WHAT THE EXERCISE ASKS: The required output is a number: how many lines of the data below include the string "full".

PROVIDED RECORDS:
------------------------

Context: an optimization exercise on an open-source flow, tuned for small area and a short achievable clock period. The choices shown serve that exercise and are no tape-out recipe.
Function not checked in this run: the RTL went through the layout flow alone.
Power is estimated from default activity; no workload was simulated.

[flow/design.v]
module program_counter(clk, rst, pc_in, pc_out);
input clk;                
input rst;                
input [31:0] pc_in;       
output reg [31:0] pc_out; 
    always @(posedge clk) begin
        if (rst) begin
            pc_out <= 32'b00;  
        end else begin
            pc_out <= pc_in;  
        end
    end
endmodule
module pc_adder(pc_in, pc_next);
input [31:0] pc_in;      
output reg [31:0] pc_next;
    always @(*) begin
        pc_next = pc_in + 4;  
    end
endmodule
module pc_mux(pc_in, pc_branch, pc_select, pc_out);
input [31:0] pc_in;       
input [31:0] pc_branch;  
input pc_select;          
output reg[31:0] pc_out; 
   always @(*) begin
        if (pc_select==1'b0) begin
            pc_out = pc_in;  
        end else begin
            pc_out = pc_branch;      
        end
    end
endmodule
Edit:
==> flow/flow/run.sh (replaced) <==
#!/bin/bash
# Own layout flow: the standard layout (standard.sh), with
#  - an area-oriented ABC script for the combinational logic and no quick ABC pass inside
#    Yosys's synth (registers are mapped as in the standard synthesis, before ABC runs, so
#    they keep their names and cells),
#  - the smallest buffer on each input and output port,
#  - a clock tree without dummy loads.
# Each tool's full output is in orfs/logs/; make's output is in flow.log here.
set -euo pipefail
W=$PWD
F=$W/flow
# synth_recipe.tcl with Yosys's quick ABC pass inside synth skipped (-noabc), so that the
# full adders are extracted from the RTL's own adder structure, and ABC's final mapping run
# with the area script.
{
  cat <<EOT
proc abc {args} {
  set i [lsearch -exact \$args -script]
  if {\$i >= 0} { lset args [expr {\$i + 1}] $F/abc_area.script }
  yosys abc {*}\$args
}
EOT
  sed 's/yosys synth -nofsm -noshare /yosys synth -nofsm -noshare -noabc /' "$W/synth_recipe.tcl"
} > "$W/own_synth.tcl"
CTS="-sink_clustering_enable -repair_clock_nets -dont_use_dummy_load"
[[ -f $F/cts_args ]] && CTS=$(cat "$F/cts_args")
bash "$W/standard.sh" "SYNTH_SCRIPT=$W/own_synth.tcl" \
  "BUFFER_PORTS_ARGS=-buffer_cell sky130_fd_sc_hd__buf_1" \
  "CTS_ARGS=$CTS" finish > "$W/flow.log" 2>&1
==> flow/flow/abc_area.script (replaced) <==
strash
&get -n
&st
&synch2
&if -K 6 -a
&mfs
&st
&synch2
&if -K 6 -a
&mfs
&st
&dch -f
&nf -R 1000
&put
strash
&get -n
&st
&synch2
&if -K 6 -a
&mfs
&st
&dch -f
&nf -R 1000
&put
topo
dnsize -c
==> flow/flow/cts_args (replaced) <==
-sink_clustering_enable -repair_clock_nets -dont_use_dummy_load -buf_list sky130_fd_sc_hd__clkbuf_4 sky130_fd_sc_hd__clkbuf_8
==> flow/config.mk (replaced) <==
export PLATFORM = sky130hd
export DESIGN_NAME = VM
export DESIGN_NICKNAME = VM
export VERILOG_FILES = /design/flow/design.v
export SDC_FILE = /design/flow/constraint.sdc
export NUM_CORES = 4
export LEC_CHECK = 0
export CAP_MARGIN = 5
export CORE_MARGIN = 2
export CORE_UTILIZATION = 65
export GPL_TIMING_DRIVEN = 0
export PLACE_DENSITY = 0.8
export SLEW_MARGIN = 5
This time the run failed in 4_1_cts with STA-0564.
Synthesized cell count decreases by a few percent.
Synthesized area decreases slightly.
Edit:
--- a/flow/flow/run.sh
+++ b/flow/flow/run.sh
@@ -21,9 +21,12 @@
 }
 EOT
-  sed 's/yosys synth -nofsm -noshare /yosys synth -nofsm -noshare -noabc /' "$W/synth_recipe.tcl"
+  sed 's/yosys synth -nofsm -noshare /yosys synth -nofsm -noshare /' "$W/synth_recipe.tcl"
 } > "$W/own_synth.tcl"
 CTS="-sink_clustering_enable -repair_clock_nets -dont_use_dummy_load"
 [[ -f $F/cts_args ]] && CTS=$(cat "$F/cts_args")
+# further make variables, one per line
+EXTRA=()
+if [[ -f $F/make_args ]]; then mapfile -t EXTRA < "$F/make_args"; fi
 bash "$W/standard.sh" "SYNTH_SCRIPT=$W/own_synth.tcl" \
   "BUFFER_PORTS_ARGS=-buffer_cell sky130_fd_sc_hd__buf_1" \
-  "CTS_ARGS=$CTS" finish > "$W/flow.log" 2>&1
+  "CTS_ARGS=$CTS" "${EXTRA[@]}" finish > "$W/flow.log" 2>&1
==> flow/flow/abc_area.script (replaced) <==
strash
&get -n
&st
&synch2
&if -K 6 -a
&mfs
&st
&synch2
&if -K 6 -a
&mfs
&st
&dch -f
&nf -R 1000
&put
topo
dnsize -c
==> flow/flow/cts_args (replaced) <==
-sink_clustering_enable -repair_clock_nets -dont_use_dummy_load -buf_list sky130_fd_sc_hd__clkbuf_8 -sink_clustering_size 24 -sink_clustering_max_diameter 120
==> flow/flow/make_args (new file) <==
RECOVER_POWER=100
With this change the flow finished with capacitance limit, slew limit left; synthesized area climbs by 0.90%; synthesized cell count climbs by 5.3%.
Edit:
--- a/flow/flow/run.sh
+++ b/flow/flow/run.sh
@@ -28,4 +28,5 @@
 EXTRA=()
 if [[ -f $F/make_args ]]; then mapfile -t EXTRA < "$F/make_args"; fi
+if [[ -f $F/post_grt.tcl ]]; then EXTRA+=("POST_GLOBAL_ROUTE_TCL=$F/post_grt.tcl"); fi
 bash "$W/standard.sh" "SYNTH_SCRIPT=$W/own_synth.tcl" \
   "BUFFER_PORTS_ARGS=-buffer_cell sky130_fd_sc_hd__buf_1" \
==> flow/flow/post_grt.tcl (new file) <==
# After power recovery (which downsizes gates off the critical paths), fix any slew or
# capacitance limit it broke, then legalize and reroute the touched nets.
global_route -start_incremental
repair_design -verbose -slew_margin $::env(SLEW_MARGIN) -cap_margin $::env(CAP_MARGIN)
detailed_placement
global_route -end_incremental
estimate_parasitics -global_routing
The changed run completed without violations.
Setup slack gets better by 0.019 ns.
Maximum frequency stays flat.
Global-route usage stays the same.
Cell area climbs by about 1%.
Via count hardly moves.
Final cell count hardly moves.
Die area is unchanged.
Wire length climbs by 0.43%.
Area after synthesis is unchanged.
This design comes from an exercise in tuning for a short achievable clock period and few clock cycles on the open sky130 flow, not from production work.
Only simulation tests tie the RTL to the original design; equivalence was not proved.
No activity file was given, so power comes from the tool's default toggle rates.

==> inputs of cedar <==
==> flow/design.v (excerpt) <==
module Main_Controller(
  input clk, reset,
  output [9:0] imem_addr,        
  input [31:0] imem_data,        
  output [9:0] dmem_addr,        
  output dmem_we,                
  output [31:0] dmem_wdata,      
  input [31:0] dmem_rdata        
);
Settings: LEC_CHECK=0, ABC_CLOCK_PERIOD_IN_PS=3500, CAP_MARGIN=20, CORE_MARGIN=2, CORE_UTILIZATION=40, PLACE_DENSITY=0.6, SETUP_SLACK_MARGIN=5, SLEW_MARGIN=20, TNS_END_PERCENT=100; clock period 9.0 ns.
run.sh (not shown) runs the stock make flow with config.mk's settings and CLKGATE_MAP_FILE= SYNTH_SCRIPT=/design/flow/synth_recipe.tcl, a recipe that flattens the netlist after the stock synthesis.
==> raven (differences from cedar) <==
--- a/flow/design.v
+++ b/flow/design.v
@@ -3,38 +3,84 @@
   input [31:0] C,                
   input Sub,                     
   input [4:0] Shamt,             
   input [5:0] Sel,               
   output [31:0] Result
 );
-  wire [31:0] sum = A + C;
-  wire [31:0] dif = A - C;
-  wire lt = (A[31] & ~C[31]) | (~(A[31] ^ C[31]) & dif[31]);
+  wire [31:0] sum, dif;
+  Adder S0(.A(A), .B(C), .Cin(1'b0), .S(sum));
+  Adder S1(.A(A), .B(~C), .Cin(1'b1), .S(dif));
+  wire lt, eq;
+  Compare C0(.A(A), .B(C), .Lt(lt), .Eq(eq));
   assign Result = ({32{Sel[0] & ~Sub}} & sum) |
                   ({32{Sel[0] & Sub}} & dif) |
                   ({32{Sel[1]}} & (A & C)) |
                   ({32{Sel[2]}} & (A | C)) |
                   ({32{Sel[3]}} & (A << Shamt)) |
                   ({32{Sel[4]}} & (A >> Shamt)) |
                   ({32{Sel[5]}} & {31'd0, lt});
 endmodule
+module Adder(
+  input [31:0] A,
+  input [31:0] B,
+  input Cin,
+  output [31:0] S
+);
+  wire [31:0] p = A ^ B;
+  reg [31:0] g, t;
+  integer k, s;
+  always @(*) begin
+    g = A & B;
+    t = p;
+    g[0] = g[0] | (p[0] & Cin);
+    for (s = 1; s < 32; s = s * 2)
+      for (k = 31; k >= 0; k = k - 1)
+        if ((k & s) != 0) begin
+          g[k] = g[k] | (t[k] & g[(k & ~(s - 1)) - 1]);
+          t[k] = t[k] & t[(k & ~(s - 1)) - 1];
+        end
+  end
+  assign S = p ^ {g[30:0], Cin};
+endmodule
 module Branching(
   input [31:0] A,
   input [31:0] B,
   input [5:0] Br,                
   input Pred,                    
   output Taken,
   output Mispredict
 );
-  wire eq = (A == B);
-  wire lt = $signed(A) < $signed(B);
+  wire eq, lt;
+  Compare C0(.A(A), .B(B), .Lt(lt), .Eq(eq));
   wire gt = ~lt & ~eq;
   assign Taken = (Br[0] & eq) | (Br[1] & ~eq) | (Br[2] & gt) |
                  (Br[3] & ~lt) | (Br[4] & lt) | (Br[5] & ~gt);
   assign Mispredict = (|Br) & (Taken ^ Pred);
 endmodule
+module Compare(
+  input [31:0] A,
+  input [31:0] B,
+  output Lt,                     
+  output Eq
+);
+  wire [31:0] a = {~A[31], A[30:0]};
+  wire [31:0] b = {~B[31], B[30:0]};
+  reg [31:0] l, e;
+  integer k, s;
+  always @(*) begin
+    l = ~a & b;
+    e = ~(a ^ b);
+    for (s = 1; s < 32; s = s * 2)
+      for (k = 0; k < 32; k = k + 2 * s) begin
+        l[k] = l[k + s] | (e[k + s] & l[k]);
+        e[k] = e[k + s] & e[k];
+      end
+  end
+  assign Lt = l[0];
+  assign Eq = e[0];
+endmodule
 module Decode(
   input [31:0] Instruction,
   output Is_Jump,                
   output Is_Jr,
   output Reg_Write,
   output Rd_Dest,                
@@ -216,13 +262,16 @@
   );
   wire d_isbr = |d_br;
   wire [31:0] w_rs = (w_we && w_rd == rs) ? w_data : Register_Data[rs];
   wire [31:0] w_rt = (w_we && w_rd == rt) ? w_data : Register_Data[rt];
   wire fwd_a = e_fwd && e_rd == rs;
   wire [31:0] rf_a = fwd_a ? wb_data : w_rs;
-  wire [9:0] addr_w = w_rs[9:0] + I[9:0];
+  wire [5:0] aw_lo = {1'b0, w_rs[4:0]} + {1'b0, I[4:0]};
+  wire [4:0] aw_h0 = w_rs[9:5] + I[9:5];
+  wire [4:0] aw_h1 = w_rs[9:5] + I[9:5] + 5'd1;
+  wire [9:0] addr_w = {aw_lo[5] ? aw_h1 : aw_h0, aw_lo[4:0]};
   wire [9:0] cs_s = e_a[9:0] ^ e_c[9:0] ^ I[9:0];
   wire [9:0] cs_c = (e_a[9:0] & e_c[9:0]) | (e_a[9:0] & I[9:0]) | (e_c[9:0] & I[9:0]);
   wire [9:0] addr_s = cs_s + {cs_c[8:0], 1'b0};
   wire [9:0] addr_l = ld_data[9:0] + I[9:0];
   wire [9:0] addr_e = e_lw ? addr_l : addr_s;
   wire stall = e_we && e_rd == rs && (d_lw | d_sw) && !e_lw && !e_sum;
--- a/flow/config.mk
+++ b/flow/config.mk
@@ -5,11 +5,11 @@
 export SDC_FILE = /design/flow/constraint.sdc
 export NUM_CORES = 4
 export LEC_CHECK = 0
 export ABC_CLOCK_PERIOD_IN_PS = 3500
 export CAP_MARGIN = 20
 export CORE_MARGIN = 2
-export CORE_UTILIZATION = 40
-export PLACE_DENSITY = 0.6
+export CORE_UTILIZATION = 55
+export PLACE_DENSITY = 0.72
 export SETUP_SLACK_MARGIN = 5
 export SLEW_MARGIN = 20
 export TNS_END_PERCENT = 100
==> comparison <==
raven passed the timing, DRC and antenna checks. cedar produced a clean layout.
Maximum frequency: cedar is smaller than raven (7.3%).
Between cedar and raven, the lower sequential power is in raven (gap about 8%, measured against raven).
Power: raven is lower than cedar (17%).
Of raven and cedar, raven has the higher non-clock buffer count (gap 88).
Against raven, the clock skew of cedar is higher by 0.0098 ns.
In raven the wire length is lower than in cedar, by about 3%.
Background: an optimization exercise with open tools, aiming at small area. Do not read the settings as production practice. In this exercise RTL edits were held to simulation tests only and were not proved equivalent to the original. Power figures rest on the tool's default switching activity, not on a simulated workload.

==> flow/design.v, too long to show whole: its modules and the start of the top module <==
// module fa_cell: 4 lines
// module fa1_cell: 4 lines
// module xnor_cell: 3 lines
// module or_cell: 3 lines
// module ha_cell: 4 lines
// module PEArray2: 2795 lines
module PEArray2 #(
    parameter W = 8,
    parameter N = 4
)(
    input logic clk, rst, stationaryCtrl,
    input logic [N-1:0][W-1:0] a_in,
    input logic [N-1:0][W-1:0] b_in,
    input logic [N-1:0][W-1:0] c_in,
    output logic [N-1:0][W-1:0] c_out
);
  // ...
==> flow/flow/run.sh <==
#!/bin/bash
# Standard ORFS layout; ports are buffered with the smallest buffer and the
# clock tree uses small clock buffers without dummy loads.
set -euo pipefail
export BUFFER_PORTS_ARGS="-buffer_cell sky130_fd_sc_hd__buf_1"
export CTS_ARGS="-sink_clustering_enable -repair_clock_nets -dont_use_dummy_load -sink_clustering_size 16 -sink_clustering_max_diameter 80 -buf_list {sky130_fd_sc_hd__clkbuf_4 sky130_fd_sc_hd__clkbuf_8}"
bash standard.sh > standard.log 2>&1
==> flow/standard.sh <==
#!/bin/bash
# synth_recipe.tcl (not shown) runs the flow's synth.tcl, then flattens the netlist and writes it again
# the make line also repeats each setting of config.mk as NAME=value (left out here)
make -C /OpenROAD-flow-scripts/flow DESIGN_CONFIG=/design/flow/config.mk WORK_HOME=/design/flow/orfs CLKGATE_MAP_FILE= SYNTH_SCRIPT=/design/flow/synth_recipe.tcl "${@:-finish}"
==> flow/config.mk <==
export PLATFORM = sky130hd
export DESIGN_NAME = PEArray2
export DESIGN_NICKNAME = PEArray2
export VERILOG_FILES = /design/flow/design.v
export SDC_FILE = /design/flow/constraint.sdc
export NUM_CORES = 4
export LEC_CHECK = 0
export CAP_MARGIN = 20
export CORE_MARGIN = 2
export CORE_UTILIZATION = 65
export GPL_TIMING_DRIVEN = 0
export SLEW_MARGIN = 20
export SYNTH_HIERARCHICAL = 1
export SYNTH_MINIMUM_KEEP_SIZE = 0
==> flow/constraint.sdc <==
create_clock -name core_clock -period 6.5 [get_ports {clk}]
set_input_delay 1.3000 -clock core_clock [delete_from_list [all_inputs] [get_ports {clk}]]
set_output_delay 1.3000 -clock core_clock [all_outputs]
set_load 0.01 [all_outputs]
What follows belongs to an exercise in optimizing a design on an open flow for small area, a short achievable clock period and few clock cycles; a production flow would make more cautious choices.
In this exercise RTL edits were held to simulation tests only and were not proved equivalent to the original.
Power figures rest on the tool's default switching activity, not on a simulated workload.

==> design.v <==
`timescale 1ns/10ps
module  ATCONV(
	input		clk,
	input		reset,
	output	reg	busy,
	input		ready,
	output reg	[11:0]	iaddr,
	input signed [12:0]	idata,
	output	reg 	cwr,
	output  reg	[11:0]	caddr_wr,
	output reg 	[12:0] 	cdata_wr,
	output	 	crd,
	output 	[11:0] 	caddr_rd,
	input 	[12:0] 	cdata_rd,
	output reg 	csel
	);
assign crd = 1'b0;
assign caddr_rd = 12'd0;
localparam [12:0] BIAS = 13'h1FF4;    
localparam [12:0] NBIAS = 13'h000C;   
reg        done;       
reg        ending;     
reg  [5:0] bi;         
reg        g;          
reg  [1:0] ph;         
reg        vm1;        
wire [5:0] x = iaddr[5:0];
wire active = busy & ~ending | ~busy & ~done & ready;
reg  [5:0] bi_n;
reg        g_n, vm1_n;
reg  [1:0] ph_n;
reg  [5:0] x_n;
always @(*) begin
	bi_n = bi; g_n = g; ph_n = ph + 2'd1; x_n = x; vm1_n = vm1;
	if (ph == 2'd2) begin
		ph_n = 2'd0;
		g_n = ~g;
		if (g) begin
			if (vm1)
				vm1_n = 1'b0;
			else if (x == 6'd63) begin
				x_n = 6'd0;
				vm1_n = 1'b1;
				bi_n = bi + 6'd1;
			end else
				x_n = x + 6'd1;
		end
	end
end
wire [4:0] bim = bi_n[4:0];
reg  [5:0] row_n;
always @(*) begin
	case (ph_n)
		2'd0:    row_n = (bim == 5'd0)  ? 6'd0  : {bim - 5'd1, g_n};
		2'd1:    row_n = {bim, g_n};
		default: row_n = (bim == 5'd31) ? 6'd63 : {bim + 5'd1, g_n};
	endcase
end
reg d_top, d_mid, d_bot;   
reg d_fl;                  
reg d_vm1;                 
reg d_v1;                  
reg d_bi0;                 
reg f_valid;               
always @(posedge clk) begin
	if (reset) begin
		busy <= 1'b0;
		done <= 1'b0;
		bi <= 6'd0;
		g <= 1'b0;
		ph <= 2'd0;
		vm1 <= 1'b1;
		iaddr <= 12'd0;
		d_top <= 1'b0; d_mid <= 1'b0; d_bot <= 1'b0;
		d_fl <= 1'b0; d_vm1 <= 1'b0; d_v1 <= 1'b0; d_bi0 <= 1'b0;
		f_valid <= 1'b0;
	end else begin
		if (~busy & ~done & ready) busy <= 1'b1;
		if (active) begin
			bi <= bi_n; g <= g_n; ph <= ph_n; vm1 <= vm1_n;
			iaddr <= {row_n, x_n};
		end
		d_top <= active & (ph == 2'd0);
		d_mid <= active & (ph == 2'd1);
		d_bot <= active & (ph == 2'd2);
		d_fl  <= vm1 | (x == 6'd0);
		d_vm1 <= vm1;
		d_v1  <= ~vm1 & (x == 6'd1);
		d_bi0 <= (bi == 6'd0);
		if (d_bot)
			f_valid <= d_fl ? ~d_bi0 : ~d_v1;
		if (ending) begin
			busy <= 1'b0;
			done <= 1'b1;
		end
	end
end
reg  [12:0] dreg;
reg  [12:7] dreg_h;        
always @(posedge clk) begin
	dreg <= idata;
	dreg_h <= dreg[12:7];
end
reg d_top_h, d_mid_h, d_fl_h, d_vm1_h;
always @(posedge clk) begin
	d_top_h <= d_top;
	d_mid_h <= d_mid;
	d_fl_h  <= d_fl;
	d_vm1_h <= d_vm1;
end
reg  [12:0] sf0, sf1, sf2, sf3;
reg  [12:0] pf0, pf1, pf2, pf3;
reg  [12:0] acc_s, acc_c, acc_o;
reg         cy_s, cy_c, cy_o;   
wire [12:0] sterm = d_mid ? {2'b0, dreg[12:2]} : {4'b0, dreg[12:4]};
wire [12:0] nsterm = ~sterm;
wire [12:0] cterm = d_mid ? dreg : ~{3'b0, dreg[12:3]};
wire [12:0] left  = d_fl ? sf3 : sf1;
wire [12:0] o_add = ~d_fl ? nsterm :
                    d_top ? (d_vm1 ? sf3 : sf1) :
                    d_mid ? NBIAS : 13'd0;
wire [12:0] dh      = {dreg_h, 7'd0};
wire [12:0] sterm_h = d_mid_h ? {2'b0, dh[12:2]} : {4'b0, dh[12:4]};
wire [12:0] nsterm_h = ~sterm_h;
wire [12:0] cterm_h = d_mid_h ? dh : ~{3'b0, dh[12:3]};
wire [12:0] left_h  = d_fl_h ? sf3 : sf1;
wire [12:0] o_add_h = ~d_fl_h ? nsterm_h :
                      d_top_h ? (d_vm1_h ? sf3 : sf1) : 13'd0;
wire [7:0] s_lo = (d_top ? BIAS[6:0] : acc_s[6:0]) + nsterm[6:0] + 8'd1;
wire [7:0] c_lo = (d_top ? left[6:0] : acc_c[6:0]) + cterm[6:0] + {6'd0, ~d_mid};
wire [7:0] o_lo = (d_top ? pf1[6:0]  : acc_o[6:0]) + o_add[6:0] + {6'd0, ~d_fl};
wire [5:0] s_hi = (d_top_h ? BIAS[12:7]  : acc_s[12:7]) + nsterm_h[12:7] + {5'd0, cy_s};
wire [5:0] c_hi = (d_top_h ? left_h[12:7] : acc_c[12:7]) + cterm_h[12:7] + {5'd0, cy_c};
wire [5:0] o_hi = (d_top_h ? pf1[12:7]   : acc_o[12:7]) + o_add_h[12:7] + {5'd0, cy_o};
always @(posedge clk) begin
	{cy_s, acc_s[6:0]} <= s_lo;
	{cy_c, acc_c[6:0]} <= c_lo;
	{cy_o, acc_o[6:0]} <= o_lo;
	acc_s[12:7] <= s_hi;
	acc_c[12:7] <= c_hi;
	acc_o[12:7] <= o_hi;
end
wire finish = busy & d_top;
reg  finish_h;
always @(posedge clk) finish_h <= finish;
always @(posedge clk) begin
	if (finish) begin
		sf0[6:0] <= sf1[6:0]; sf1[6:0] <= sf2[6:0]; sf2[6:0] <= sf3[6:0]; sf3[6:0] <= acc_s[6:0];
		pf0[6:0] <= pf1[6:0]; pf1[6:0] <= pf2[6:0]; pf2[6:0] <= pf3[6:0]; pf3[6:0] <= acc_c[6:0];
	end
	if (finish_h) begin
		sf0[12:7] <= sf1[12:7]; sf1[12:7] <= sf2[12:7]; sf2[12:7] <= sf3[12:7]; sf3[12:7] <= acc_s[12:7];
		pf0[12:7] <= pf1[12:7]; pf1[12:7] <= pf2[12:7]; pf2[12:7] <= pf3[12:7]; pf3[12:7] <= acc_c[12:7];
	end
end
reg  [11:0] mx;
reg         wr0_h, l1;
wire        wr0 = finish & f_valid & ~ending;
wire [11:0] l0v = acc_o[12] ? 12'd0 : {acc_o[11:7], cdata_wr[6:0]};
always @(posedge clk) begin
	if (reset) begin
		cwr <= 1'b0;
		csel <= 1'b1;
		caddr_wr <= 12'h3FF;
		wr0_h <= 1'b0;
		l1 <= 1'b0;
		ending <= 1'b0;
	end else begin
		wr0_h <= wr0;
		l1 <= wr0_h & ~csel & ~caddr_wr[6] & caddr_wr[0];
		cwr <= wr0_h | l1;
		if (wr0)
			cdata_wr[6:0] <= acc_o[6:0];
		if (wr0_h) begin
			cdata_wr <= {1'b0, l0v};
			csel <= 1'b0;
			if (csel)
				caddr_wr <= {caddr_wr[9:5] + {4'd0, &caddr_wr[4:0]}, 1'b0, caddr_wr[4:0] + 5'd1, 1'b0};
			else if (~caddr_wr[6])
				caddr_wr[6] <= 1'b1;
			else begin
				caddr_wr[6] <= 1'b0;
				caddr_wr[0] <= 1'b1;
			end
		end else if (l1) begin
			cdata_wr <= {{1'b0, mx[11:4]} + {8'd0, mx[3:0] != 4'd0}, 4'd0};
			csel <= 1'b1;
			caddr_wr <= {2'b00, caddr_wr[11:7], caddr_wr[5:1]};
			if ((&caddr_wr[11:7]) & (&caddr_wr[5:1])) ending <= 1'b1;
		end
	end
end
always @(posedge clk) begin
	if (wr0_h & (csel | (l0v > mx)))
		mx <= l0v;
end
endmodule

------------------------

TASK RESULT: 2